### TASK DESCRIPTION
Take the data below and copy exactly the lines starting at the one with "overflow at 0 (unchanged)" and finishing at the one with "25.24 mm (-7.7%)", both included.

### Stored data
::::::::::

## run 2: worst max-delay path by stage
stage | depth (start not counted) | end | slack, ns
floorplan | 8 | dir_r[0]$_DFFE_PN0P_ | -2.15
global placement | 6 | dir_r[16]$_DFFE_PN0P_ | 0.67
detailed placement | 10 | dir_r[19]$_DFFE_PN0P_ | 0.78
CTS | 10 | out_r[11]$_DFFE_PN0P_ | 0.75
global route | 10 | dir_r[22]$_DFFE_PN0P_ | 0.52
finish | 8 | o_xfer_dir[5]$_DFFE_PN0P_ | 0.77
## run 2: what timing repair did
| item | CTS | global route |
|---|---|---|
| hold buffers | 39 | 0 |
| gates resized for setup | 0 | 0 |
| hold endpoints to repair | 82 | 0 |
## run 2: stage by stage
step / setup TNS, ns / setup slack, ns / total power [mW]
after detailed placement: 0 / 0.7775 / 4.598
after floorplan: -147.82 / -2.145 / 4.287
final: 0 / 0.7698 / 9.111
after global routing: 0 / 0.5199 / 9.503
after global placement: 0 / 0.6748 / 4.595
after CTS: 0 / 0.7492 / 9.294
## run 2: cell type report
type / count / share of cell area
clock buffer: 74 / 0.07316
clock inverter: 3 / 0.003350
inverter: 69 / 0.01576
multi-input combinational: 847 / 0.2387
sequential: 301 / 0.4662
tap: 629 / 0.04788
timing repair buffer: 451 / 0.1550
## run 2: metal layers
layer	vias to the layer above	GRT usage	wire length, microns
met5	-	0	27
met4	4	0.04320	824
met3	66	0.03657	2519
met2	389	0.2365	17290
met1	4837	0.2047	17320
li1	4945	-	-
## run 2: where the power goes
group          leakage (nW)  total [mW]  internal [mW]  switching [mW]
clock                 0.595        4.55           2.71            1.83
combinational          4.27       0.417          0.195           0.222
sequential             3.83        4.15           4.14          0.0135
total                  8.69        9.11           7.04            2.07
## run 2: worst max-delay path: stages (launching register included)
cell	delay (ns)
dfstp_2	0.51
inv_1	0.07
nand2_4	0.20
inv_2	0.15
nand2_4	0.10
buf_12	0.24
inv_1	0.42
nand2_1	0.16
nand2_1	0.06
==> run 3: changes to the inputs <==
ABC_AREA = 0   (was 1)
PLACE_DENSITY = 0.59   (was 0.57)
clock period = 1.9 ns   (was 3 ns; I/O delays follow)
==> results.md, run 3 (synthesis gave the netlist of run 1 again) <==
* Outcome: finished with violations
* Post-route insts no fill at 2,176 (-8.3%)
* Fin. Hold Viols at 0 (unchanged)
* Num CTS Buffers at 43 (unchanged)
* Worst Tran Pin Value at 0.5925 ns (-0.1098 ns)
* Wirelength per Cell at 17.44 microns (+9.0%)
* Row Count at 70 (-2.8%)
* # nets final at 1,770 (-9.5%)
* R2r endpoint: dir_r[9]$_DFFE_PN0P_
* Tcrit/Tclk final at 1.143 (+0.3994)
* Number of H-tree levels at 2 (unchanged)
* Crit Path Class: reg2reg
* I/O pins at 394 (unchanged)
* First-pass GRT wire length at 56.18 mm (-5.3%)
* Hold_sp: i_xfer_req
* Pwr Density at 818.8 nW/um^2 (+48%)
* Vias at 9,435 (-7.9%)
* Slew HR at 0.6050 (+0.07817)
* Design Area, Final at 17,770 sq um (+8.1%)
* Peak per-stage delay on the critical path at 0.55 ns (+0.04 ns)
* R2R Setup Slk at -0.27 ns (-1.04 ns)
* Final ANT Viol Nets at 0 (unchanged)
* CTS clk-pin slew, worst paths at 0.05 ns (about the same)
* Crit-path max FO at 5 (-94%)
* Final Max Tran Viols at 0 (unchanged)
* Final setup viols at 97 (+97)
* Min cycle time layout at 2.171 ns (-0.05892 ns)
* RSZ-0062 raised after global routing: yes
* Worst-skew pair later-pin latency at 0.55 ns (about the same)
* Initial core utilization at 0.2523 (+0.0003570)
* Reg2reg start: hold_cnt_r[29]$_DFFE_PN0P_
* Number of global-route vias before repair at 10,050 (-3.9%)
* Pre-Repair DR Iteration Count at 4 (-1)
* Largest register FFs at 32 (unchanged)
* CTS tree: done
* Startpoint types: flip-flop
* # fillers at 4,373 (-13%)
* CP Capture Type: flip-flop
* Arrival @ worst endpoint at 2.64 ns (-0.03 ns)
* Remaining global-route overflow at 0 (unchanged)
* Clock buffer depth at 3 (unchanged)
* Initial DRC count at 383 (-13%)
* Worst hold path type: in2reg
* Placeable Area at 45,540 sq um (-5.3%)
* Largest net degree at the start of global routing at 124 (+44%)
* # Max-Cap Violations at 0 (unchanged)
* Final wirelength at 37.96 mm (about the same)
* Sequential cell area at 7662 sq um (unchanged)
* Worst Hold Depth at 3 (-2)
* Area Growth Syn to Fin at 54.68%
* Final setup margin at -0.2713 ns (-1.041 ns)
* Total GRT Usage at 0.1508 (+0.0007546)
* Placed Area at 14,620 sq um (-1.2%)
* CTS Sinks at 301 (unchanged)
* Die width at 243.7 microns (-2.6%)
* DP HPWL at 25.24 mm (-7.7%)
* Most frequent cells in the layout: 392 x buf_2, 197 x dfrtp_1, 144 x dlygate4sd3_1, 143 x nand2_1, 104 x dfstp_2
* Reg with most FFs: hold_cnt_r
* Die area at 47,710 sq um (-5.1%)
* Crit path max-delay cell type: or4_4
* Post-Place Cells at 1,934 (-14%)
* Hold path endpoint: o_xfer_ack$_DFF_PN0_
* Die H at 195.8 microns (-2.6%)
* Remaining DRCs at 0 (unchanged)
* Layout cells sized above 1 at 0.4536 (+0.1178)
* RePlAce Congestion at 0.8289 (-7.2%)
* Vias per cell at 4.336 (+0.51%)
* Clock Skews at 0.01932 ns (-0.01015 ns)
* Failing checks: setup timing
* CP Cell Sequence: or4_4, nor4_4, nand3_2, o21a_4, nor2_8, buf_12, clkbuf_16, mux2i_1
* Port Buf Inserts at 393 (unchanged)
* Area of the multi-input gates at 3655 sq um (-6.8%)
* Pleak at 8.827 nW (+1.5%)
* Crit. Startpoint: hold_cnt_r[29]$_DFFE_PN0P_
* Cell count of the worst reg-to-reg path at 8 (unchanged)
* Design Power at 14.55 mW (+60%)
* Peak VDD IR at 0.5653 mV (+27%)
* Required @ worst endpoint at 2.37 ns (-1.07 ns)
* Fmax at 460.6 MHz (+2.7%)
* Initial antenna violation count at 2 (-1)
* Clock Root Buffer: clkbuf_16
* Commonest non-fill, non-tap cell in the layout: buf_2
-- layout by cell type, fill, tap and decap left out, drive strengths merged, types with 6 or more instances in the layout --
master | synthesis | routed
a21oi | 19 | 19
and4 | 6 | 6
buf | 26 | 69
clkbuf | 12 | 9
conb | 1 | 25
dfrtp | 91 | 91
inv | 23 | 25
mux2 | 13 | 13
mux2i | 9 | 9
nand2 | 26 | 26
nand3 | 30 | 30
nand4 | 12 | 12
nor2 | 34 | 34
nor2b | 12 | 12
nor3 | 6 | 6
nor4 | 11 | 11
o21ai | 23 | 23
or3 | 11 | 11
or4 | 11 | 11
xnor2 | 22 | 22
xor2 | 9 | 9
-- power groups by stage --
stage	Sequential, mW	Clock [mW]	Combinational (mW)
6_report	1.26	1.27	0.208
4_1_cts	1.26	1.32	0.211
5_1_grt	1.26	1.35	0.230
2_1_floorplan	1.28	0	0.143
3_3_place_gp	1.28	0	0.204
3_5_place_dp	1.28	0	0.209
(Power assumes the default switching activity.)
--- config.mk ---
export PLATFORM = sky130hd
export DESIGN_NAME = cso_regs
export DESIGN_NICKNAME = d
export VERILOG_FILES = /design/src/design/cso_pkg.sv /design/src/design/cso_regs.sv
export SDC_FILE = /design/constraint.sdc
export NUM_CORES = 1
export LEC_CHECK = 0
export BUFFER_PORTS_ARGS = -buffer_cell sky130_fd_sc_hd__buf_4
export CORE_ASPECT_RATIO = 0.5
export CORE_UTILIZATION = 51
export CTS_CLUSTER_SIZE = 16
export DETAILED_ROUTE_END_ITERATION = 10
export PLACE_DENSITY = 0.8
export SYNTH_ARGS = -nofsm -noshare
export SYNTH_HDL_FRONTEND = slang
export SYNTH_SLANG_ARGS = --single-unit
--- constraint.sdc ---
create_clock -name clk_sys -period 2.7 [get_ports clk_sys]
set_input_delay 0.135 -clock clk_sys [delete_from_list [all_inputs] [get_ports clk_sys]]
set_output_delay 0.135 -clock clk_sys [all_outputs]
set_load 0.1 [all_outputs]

::::::::::

### EXERCISE RESULT
* Remaining global-route overflow at 0 (unchanged)
* Clock buffer depth at 3 (unchanged)
* Initial DRC count at 383 (-13%)
* Worst hold path type: in2reg
* Placeable Area at 45,540 sq um (-5.3%)
* Largest net degree at the start of global routing at 124 (+44%)
* # Max-Cap Violations at 0 (unchanged)
* Final wirelength at 37.96 mm (about the same)
* Sequential cell area at 7662 sq um (unchanged)
* Worst Hold Depth at 3 (-2)
* Area Growth Syn to Fin at 54.68%
* Final setup margin at -0.2713 ns (-1.041 ns)
* Total GRT Usage at 0.1508 (+0.0007546)
* Placed Area at 14,620 sq um (-1.2%)
* CTS Sinks at 301 (unchanged)
* Die width at 243.7 microns (-2.6%)
* DP HPWL at 25.24 mm (-7.7%)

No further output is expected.